# Activity:
Look through the listing for the string "logic" and copy out every line that holds it.

# Given records:
Background: an optimization exercise with open tools, aiming at small area and a short achievable clock period. Do not read the settings as production practice.
Function was not checked in any run shown here: the RTL went through the layout flow alone.
Power figures rest on the tool's default switching activity, not on a simulated workload.

==> flow/flow/run.sh <==
#!/bin/bash
# Layout: the standard flow (standard.sh), with the port buffers that
# global placement inserts made plain buf_2 cells instead of the delay buffers
# the resizer picks by default.  make's full output goes to standard.log; each
# ORFS step also keeps its own log under orfs/logs/.
set -euo pipefail
export BUFFER_PORTS_ARGS="-buffer_cell sky130_fd_sc_hd__buf_2"
bash standard.sh > standard.log 2>&1
==> flow/standard.sh <==
#!/bin/bash
# synth_recipe.tcl (not shown) runs the flow's synth.tcl, then flattens the netlist and writes it again
# the make line also repeats each setting of config.mk as NAME=value (left out here)
make -C /OpenROAD-flow-scripts/flow DESIGN_CONFIG=/design/flow/config.mk WORK_HOME=/design/flow/orfs CLKGATE_MAP_FILE= SYNTH_SCRIPT=/design/flow/synth_recipe.tcl "${@:-finish}"
==> flow/config.mk <==
export PLATFORM = sky130hd
export DESIGN_NAME = mac_array_2x2
export DESIGN_NICKNAME = mac_array_2x2
export VERILOG_FILES = /design/flow/design.v
export SDC_FILE = /design/flow/constraint.sdc
export NUM_CORES = 4
export LEC_CHECK = 0
export CAP_MARGIN = 20
export CORE_MARGIN = 2
export CORE_UTILIZATION = 40
export SETUP_SLACK_MARGIN = 2.0
export SLEW_MARGIN = 20
==> flow/constraint.sdc <==
create_clock -name core_clock -period 6.5 [get_ports {clk}]
set_input_delay 1.3000 -clock core_clock [delete_from_list [all_inputs] [get_ports {clk}]]
set_output_delay 1.3000 -clock core_clock [all_outputs]
set_load 0.01 [all_outputs]
==> flow/design.v <==
package mac_pkg;
  localparam int DATA_W = 8;
  localparam int ACC_W  = 32;
  typedef logic signed [DATA_W-1:0] operand_t;
  typedef logic signed [ACC_W-1:0]  acc_t;
  typedef operand_t operand_arr_t [2][2];
  typedef acc_t     acc_arr_t     [2][2];
endpackage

# Answer to this exercise:
  typedef logic signed [DATA_W-1:0] operand_t;
  typedef logic signed [ACC_W-1:0]  acc_t;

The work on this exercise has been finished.